Am öffentlichen Pranger steht der US-Handelskonzern Wal-Mart nicht zum ersten Mal. Die weltweit größte Supermarktkette hat in Sachen Arbeitnehmerrechte einen ähnlich ramponierten Ruf wie etwa der Discounter Lidl in Deutschland. Doch die aktuellen Vorwürfe der Nichtregierungsorganisation National Labor Committee (NLC) wiegen besonders schwer.

Wal-Mart ist laut einem NLC-Bericht mitschuldig an der rasanten Verbreitung des H1N1-Virus in den Vereinigten Staaten. Der Konzern zwinge seine 1,4 Millionen Mitarbeiter in den USA dazu, auch krank zur Arbeit zu erscheinen – so breite sich das Virus unter den Kollegen und Kunden in den landesweit mehr als 4200 Filialen rasant aus. Die meisten Wal-Mart-Mitarbeiter sind Geringverdiener, die sich von Gehaltsscheck zu Gehaltsscheck hangeln. Fehltage können so schnell die fristgemäße Zahlung der nächsten Miete gefährden.

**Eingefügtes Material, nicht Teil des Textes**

**src/sv/bopc_pkg.sv**
```systemverilog
// Package for the binned overlap placement check.
// Holds widths, register indexes, status codes, FSM state and ctrl/datapath structs.
// No dependencies.
`default_nettype none

package bopc_pkg;

  localparam int COORD_W     = 24;
  localparam int DBL_W       = COORD_W + 1;
  localparam int SQ_W        = 2 * DBL_W;
  localparam int SUM_W       = SQ_W + 2;
  localparam int MAX_DIMS    = 3;
  localparam int BIN_W       = 3;
  localparam int STORE_DEPTH = 1024;
  localparam int TOTAL_W     = 11;
  localparam int CURVED_W    = 2;
  localparam int STATUS_W    = 2;
  localparam int APB_AW      = 4;
  localparam int APB_DW      = 32;

  localparam logic [COORD_W-1:0] BOX_RESET = COORD_W'(1048576);

  typedef enum logic [1:0] {
    REG_BOX_X,
    REG_BOX_Y,
    REG_BOX_Z,
    REG_CURVED
  } reg_idx_t;

  typedef enum logic [STATUS_W-1:0] {
    ST_PLACED,
    ST_WALL,
    ST_OVERLAP,
    ST_FULL
  } status_t;

  typedef enum logic [2:0] {
    S_IDLE,
    S_PREP,
    S_WALL,
    S_SCAN,
    S_FINISH
  } state_t;

  typedef struct packed {
    logic [COORD_W-1:0]  box_x;
    logic [COORD_W-1:0]  box_y;
    logic [COORD_W-1:0]  box_z;
    logic [CURVED_W-1:0] curved;
  } cfg_t;

  typedef struct packed {
    logic load;
    logic wall_go;
    logic rd_go;
    logic mode_wall;
    logic flush;
    logic commit;
  } ctrl_cmd_t;

  typedef struct packed {
    logic wall_needed;
    logic fill_zero;
    logic rd_done;
    logic pipe_empty;
    logic hit;
    logic wall_fail;
    logic out_busy;
  } dp_stat_t;

endpackage

`default_nettype wire

```
**src/sv/bopc_cfg.sv**
```systemverilog
// APB register file: box sides and number of curved dimensions.
// Depends on bopc_pkg.
`default_nettype none

module bopc_cfg (
  input  logic                          clk,
  input  logic                          rst_n,
  input  logic                          psel,
  input  logic                          penable,
  input  logic                          pwrite,
  input  logic [bopc_pkg::APB_AW-1:0]   paddr,
  input  logic [bopc_pkg::APB_DW-1:0]   pwdata,
  output logic [bopc_pkg::APB_DW-1:0]   prdata,
  output logic                          pready,
  output bopc_pkg::cfg_t                cfg
);
  import bopc_pkg::*;

  cfg_t     cfg_r;
  cfg_t     cfg_nxt;
  reg_idx_t idx;
  logic     wr_en;

  assign idx    = reg_idx_t'(paddr[APB_AW-1:2]);
  assign wr_en  = psel && penable && pwrite;
  assign pready = 1'b1;
  assign cfg    = cfg_r;

  always_comb begin
    cfg_nxt = cfg_r;
    if (wr_en) begin
      unique case (idx)
        REG_BOX_X:  cfg_nxt.box_x  = pwdata[COORD_W-1:0];
        REG_BOX_Y:  cfg_nxt.box_y  = pwdata[COORD_W-1:0];
        REG_BOX_Z:  cfg_nxt.box_z  = pwdata[COORD_W-1:0];
        REG_CURVED: cfg_nxt.curved = pwdata[CURVED_W-1:0];
        default:    cfg_nxt = cfg_r;
      endcase
    end
  end

  always_comb begin
    unique case (idx)
      REG_BOX_X:  prdata = APB_DW'(cfg_r.box_x);
      REG_BOX_Y:  prdata = APB_DW'(cfg_r.box_y);
      REG_BOX_Z:  prdata = APB_DW'(cfg_r.box_z);
      REG_CURVED: prdata = APB_DW'(cfg_r.curved);
      default:    prdata = '0;
    endcase
  end

  always_ff @(posedge clk) begin
    if (!rst_n) begin
      cfg_r <= '{box_x: BOX_RESET, box_y: BOX_RESET, box_z: BOX_RESET, curved: '0};
    end else begin
      cfg_r <= cfg_nxt;
    end
  end

endmodule

`default_nettype wire

```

"Viele unserer Mädels husten sich das Gehirn raus. Trotzdem kommen alle zur Arbeit. Wir haben keine andere Wahl", zitiert die Studie anonym eine Wal-Mart-Angestellte aus New York. Denn, wer fehlt, bekommt kein Geld, zudem droht der Rauswurf. Husten, Fieber, Halsweh, Durchfall, Erbrechen – täglich seien diese Symptome unter Kollegen zu beobachten. Nur wenn ein Mitarbeiter zu laut huste, würde die Filialleitung einschreiten und den Kollegen weg von den Nahrungsmitteln oder den Kassen in eine Non-Food-Abteilung versetzen. Anfragen bei Wal-Mart mit der Bitte um eine Stellungnahme zu den Vorwürfen blieben unbeantwortet.

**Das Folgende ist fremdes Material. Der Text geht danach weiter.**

### src/sv/bopc_pkg.sv
// Package for the binned overlap placement check.
// Holds widths, register indexes, status codes, FSM state and ctrl/datapath structs.
// No dependencies.
`default_nettype none

package bopc_pkg;

  localparam int COORD_W     = 24;
  localparam int DBL_W       = COORD_W + 1;
  localparam int SQ_W        = 2 * DBL_W;
  localparam int SUM_W       = SQ_W + 2;
  localparam int MAX_DIMS    = 3;
  localparam int BIN_W       = 3;
  localparam int STORE_DEPTH = 1024;
  localparam int TOTAL_W     = 11;
  localparam int CURVED_W    = 2;
  localparam int STATUS_W    = 2;
  localparam int APB_AW      = 4;
  localparam int APB_DW      = 32;

  localparam logic [COORD_W-1:0] BOX_RESET = COORD_W'(1048576);

  typedef enum logic [1:0] {
    REG_BOX_X,
    REG_BOX_Y,
    REG_BOX_Z,
    REG_CURVED
  } reg_idx_t;

  typedef enum logic [STATUS_W-1:0] {
    ST_PLACED,
    ST_WALL,
    ST_OVERLAP,
    ST_FULL
  } status_t;

  typedef enum logic [2:0] {
    S_IDLE,
    S_PREP,
    S_WALL,
    S_SCAN,
    S_FINISH
  } state_t;

  typedef struct packed {
    logic [COORD_W-1:0]  box_x;
    logic [COORD_W-1:0]  box_y;
    logic [COORD_W-1:0]  box_z;
    logic [CURVED_W-1:0] curved;
  } cfg_t;

  typedef struct packed {
    logic load;
    logic wall_go;
    logic rd_go;
    logic mode_wall;
    logic flush;
    logic commit;
  } ctrl_cmd_t;

  typedef struct packed {
    logic wall_needed;
    logic fill_zero;
    logic rd_done;
    logic pipe_empty;
    logic hit;
    logic wall_fail;
    logic out_busy;
  } dp_stat_t;

endpackage

`default_nettype wire

### src/sv/bopc_ctrl.sv
// Controller FSM: load, curved wall test, bin scan, commit of one item.
// Depends on bopc_pkg; drives bopc_dp through ctrl_cmd_t.
`default_nettype none

module bopc_ctrl (
  input  logic                 clk,
  input  logic                 rst_n,
  input  logic                 in_valid,
  output logic                 in_ready,
  input  bopc_pkg::dp_stat_t   stat,
  output bopc_pkg::ctrl_cmd_t  cmd
);
  import bopc_pkg::*;

  state_t state_r;
  state_t state_nxt;

  always_comb begin
    state_nxt = state_r;
    unique case (state_r)
      S_IDLE: begin
        if (in_valid) state_nxt = S_PREP;
      end
      S_PREP: begin
        if (stat.wall_needed) state_nxt = S_WALL;
        else if (stat.fill_zero) state_nxt = S_FINISH;
        else state_nxt = S_SCAN;
      end
      S_WALL: begin
        if (stat.pipe_empty) begin
          if (stat.wall_fail || stat.fill_zero) state_nxt = S_FINISH;
          else state_nxt = S_SCAN;
        end
      end
      S_SCAN: begin
        if (stat.hit || (stat.rd_done && stat.pipe_empty)) state_nxt = S_FINISH;
      end
      S_FINISH: begin
        if (!stat.out_busy) state_nxt = S_IDLE;
      end
      default: state_nxt = S_IDLE;
    endcase
  end

  always_comb begin
    in_ready      = (state_r == S_IDLE);
    cmd           = '0;
    cmd.load      = (state_r == S_IDLE) && in_valid;
    cmd.wall_go   = (state_r == S_PREP) && stat.wall_needed;
    cmd.mode_wall = (state_r == S_WALL);
    cmd.rd_go     = (state_r == S_SCAN) && !stat.rd_done && !stat.hit;
    cmd.flush     = (state_r == S_FINISH);
    cmd.commit    = (state_r == S_FINISH) && !stat.out_busy;
  end

  always_ff @(posedge clk) begin
    if (!rst_n) begin
      state_r <= S_IDLE;
    end else begin
      state_r <= state_nxt;
    end
  end

endmodule

`default_nettype wire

Wal-Mart verstößt gegen kein Gesetz. Bezahlte Krankheitstage sind in den USA, anders als in Deutschland, nicht gesetzlich verankert. Unternehmen gewähren sie freiwillig – oder eben nicht. Rund 40 Prozent der Arbeitnehmer in der Privatwirtschaft haben deshalb keinerlei Anspruch auf eine Lohnfortzahlung im Krankheitsfall, so die US-Arbeitsbehörde. Das sind rund 60 Millionen Menschen. Andere Statistiken setzten die Zahl noch weit höher an.

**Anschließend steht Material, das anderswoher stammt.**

==> src/sv/nnga_pkg.sv <==
package nnga_pkg;

   // grid geometry
   localparam int GRID_X     = 16;
   localparam int GRID_Y     = 16;
   localparam int GRID_Z     = 16;
   localparam int MAX_ECHOES = 4;
   localparam int CHANNELS   = 2;

   localparam int CELL_COUNT = CHANNELS * MAX_ECHOES * GRID_Z * GRID_Y * GRID_X;
   localparam int ADDR_W     = $clog2(CELL_COUNT);

   // field widths
   localparam int KIND_W     = 2;
   localparam int CHANNEL_W  = 1;
   localparam int ECHO_W     = 7;
   localparam int COORD_W    = 4;
   localparam int SAMPLE_W   = 16;
   localparam int WEIGHT_W   = 16;
   localparam int CELL_W     = 24;
   localparam int ECOUNT_W   = 3;
   localparam int ENTRY_W    = 2 * CELL_W;

   // weighted product, rounded contribution and unsaturated sum
   localparam int PROD_W     = SAMPLE_W + WEIGHT_W + 1;
   localparam int FRAC_SHIFT = 14;
   localparam int ROUND_BIAS = 1 << (FRAC_SHIFT - 1);
   localparam int CONTRIB_W  = PROD_W - FRAC_SHIFT;
   localparam int SUM_W      = CELL_W + 1;

   // item kinds
   localparam logic [KIND_W-1:0] KIND_ACC   = 2'd0;
   localparam logic [KIND_W-1:0] KIND_READ  = 2'd1;
   localparam logic [KIND_W-1:0] KIND_WRITE = 2'd2;
   localparam logic [KIND_W-1:0] KIND_NONE  = 2'd3;

   // cell coordinates of one item, before clamping
   typedef struct packed {
      logic [CHANNEL_W-1:0] channel;
      logic [ECHO_W-1:0]    echo_index;
      logic [COORD_W-1:0]   cell_x;
      logic [COORD_W-1:0]   cell_y;
      logic [COORD_W-1:0]   cell_z;
   } coord_type;

endpackage

==> src/sv/nnga_mac.sv <==
module nnga_mac (
   input  logic                                clock,
   input  logic signed [nnga_pkg::SAMPLE_W-1:0] sample,
   input  logic        [nnga_pkg::WEIGHT_W-1:0] weight,
   input  logic signed [nnga_pkg::CELL_W-1:0]   base,
   output logic signed [nnga_pkg::CELL_W-1:0]   sum
);
   import nnga_pkg::*;

   logic signed [PROD_W-1:0]    prod_ff;
   logic signed [PROD_W-1:0]    prod_in;
   logic signed [PROD_W-1:0]    biased;
   logic signed [CONTRIB_W-1:0] contrib;
   logic signed [SUM_W-1:0]     total;

   // exact product of signed sample and unsigned weight
   assign prod_in = PROD_W'(sample * $signed({1'b0, weight}));

   always_ff @(posedge clock) begin
      prod_ff <= prod_in;
   end

   // round half up to the cell format, then add into the cell
   always_comb begin
      biased  = prod_ff + PROD_W'(ROUND_BIAS);
      contrib = CONTRIB_W'(biased >>> FRAC_SHIFT);
      total   = SUM_W'(base) + SUM_W'(contrib);
   end

   // saturate to the cell range
   always_comb begin
      if (total[SUM_W-1] != total[SUM_W-2]) begin
         sum = total[SUM_W-1] ? {1'b1, {(CELL_W-1){1'b0}}} : {1'b0, {(CELL_W-1){1'b1}}};
      end else begin
         sum = total[CELL_W-1:0];
      end
   end

endmodule
==> config.mk <==
export PLATFORM = sky130hd
export DESIGN_NAME = nnga_mac
export DESIGN_NICKNAME = d
export VERILOG_FILES = /design/src/sv/nnga_pkg.sv /design/src/sv/nnga_mac.sv
export SDC_FILE = /design/constraint.sdc
export NUM_CORES = 1
export LEC_CHECK = 0
export BUFFER_PORTS_ARGS = -buffer_cell sky130_fd_sc_hd__buf_2
export CORE_MARGIN = 3
export CORE_UTILIZATION = 50
export DETAILED_ROUTE_END_ITERATION = 12
export PLACE_DENSITY_LB_ADDON = 0.3
export SYNTH_ARGS = -nofsm -noshare
export SYNTH_HDL_FRONTEND = slang
export SYNTH_SLANG_ARGS = --single-unit
==> constraint.sdc <==
create_clock -name clock -period 6.9 [get_ports clock]
set_clock_uncertainty 0.1 [all_clocks]
set_input_delay 0.345 -clock clock [delete_from_list [all_inputs] [get_ports clock]]
set_output_delay 0.345 -clock clock [all_outputs]
set_load 0.02 [all_outputs]
Yosys cells after proc, flatten, opt, wreduce, memory -nomap -nowiden
Cells that the tools add are included.

Bits in registers: 33. Bits in latches: 0. Bits in writable memories: 0. ROM bits: 0. Input bits: 57. Output and inout bits: 24. Word-level logic and storage cells: 7. Memories: 0.

Add/sub/neg operators: 2. $mul: 1. Div/mod/pow operators: 0. Order comparisons: 0. Equal/unequal tests: 1. Shift-type cells: 0. Muxes and demuxes: 2. Bitwise operators: 0. Reduce and logical (&&, ||, !) cells: 0.

Operators with widths (number): two-way mux 24 bit (2); adder 33 x 15 -> 33 bit, second input constant (1); multiplier 16 x 17 -> 33 bit (1); adder 24 x 19 -> 25 bit (1); inequality test 1 bit (1).

Longest topological paths before layout
Depth in word-level cells: 4. Depth in mapped cells: 22. Depth with buffers taken out: 21.

Worst setup path after synthesis
OpenSTA, ideal clock, no wires.

Path type: input port to flip-flop. From: in sample[1] in the netlist's numbering. To: reg prod_ff[32]. Setup time: 0.091 ns. Arrival: 5.768 ns. Required time: 6.709 ns. Slack: 0.941 ns. Cell stages on the path: 20. Buffers on the path: 1. Cell sequence: clkbuf_1 nand2_1 fa_1 fa_1 fa_1 fa_1 inv_1 fa_1 inv_1 fa_1 inv_1 ha_1 and2_0 o2111ai_1 o21a_1 a211o_1 a211o_1 a21boi_2 a311oi_1 a311oi_1.

Longest elaborated chain between the ends: 1.

Ends and longest elaborated chain: start: declaration (RTL line nnga_mac.sv:3) `input logic signed [nnga_pkg::SAMPLE_W-1:0] sample,`; multiplier 16 x 17 -> 33 bit (RTL line nnga_mac.sv:17) `assign prod_in = PROD_W'(sample * $signed({1'b0, weight}));`; net prod_in[32] (RTL line nnga_mac.sv:11) `logic signed [PROD_W-1:0] prod_in;`; end signal: assignment (RTL line nnga_mac.sv:20) `prod_ff <= prod_in;`; end: declaration (RTL line nnga_mac.sv:10) `logic signed [PROD_W-1:0] prod_ff;`.

The timed path passes the listed nets, and every way through them passes these cells.

Worst setup path after layout
From: in weight[9] in the netlist's numbering. To: reg prod_ff[32].

Longest elaborated chain between the ends: 1.

Ends and longest elaborated chain: start: declaration (RTL line nnga_mac.sv:4) `input logic [nnga_pkg::WEIGHT_W-1:0] weight,`; multiplier 16 x 17 -> 33 bit (RTL line nnga_mac.sv:17); net prod_in[32] (RTL line nnga_mac.sv:11).

The timed path passes the listed nets, and every way through them passes these cells.

==> flow_summary_export.csv <==
group,metric,value,unit
place,gp_congestion,0.9075,
route,via_per_inst,5.530,
route,num_vias,8958,
critical_path,crit_chain,"buf_2, nand2_1, fa_1, fa_1, fa_1, fa_1, inv_1, fa_1, inv_1, fa_1, inv_1, ha_1, and2_0, o2111ai_1, o21a_1, a211o_1, a211o_1, a21boi_2, a311oi_1, a311oi_1",
hold_path,hp-start,"sample[15]",
synthesis,synth-warning-count,0,
cells_and_area,regMostFlops,"prod_ff",
critical_path,crit_start,"weight[9]",
run_status,status,"complete, no violations",
global_routing,track_usage,0.2227,
power,leakage,0.005992,uW
timing,rsz0062_at_grt,"no",
critical_path,crit_top_cell,"fa_1",
place,dpl_cell_area,11690,um^2
critical_path,slowest_stage,"fa_1",
route,wire_per_inst,16.43,um
critical_path,cp.depth,20,
timing,fmax,162.8,MHz
clock_tree,cts_resized,0,
floorplanning,die_w,155.3,um
critical_path,start_kind,"primary input",
route,wl,26620,um
floorplanning,start_util,0.5186,
timing,finalCritPeriodShare,0.8901,
synthesis,synth-edff-count,0,
synthesis,synth_cells,1308,
clock_tree,cts_sinks,20,
timing,worstMarginPinSlew,1.048,ns
global_routing,grt_overflow,0,
cells_and_area,drive_gt1_frac,0.08327,
clock_tree,postCtsHoldBufs,0,
floorplanning,die_h,155.3,um
critical_path,endpoint,"prod_ff[32]",
floorplanning,dieArea,24110,um^2
cells_and_area,antenna_cells,0,
power,vdd_ir_drop_max,0.4564,mV
floorplanning,io_pins,81,
timing,hold_violations,0,
cells_and_area,largest_reg_flops,20,
clock_tree,clk_transition_reported_paths,0.05,ns
hold_path,hold_depth,5,
clock_tree,cts_max_level,1,
timing,slew_headroom,0.3010,
critical_path,cpLargestDelayFamily,"adder cells",
critical_path,crit_arrival,6.20,ns
global_routing,grt_pass1_wl,44220,um
cells_and_area,postLayoutCellArea,11790,um^2
cells_and_area,nNetsFinal,1741,
route,drc,0,
synthesis,netlist_area,11140,um^2
critical_path,critical_path_class,"in2reg",
synthesis,synth-seq-area-share,0.03593,
synthesis,synthFlopType,"dfxtp_1",
timing,setup_violations,0,
synthesis,synth_cell_types,70,
hold_path,hold_path_class,"in2reg",
cells_and_area,regArea,400.4,um^2
route,drt-initial-drc-count,481,
critical_path,crit_fanout,16,
synthesis,syn_area_per_cell,8.519,um^2
global_routing,grt_max_degree,35,
critical_path,path_buf_inv,4,
cells_and_area,n_fill_cell,2031,
clock_tree,cts_tree,"yes",
power,powerDensity,517.6,nW/um^2
place,dp_hpwl,22000,um
place,port_buffers,80,
cells_and_area,syn_to_final_growth,5.816,%
synthesis,ys_ff_latch,20,
route,ant_nets,0,
run,max_cap_viol_count,0,
timing,period_minus_slack,6.142,ns
clock_tree,cts_made_buffers,3,
route,firstDrtPassIters,5,
cells_and_area,top_regs,"prod_ff (20)",
synthesis,synth_nets,1703,
global_routing,antenna_found_initial,0,
critical_path,crit_path_end_kind,"flip-flop",
clock_tree,cts_setup_buffers,0,
critical_path,cp.required,6.96,ns
floorplanning,core-area,21490,um^2
floorplanning,rows,53,
synthesis,ys_async_sr_fraction,0,
timing,totalNegativeSetupSlack,0,ns
cells_and_area,multi_input_area,9607,um^2
clock_tree,clockRootBuffer,"clkbuf_16",
global_routing,grt_pass1_vias,9140,
critical_path,cpPeakStageDelay,0.57,ns
clock_tree,clock_path_buffers,2,
timing,finalMaxSlewViolations,0,
[layout by cell type, fill, tap and decap left out, types with 10 or more instances in the layout]
cell,instances
xnor2_1,30
and3_1,12
a211oi_1,10
buf_2,80
nor2_1,50
nand2_1,152
o21ai_1,19
nand2b_1,11
nor3_1,12
a21o_1,13
o21a_1,11
inv_1,247
ha_1,144
a21oi_1,33
xor2_1,20
o21ai_0,28
nand3_1,15
and2_1,124
dfxtp_1,20
fa_1,194
[worst min path at each step]
stage	endpoint
6_report	prod_ff[32]
5_1_grt	prod_ff[32]
4_1_cts	prod_ff[32]
3_5_place_dp	sum[23]
3_3_place_gp	prod_ff[32]
2_1_floorplan	prod_ff[32]
[cells in the mapped netlist (12+ instances only)]
master / number / area [um^2]
nand3_1: 15 / 75.07
nand2_1: 152 / 570.6
clkbuf_1: 40 / 150.1
inv_1: 247 / 927.1
nor3_1: 12 / 60.06
fa_1: 194 / 3884
nor2_1: 50 / 187.7
xor2_1: 20 / 175.2
and2_1: 124 / 775.7
o21ai_0: 28 / 140.1
o21ai_1: 19 / 95.09
dfxtp_1: 20 / 400.4
and3_1: 12 / 75.07
a21oi_1: 33 / 165.2
ha_1: 144 / 1802
xnor2_1: 30 / 262.8
a21o_1: 13 / 97.59
[metrics by stage]
step	setup WS, ns	power, uW	hold slack (ns)	utilization	std cells
after floorplan	0.9414	4755	0.8040	-	1308
after global placement	0.6501	5885	1.115	0.5439	1616
after detailed placement	0.4987	5968	1.130	0.5439	1616
after CTS	0.7624	6179	0.8755	0.5488	1620
after global routing	0.3968	6964	0.9350	0.5488	1620
final	0.7580	6103	0.8653	0.5488	1620
[power by group]
group	leakage [uW]	internal [uW]	switching, uW
logic	0.00577	2420	3230
clock network	0.0000511	115	41.9
registers	0.000169	246	56.8
[cell type report]
cell class,instances,share of cell area
timing repair buffer,81,0.03459
clock inverter,1,0.002547
inverter,247,0.07863
clock buffer,3,0.006367
multi-input combinational,993,0.8147
tap,275,0.02918
sequential,20,0.03396
[routing by layer]
layer / up-vias / part of all wire / track usage
met5: - / 0 / 0
met4: 0 / 0.020 / 0.05336
met3: 51 / 0.060 / 0.02587
met2: 278 / 0.50 / 0.3792
met1: 4394 / 0.42 / 0.3057
li1: 4235 / - / -
[cells by family (layout without fill, tap and decap cells)]
group / count (synthesis) / after routing / synth area share
and+or+nand+nor: 398 / 398 / 0.1764
xor gates and xnor gates: 50 / 50 / 0.03930
AOI/OAI and AO/OA: 193 / 193 / 0.1228
DFF: 20 / 20 / 0.03593
muxes: 4 / 4 / 0.003930
buffers and inverters: 295 / 332 / 0.1020
adders and majority gates: 348 / 348 / 0.5196
No activity file was read; power rests on OpenSTA's default activity.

Gerade Geringverdiener sind betroffen: Je weniger Stundenlohn Arbeitnehmer bekommen, desto wahrscheinlicher ist es auch, dass ihnen keine bezahlten Krankentage zustehen. Die zehn Prozent am untersten Ende der Lohn-Skala stehen am schlechtesten da – nur jedem Fünften stehen Krankentage zu.

Arme Amerikaner sind damit stärker von einer Ansteckung am Arbeitsplatz bedroht als Besserverdiener oder Angestellte im öffentlichen Dienst, denen Krankengeld zusteht und die im Krankheitsfall zu Hause bleiben können. Die Ausbreitung des H1N1-Virus wird so beschleunigt, denn die Wenigverdiener haben überproportional häufig mit vielen Menschen zu tun. Sie stehen bei McDonalds hinter dem Schalter und geben Burger aus, durchstreifen als Putzkraft täglich Hunderte Büroräume – oder betreuen Kinder in Tagesstätten.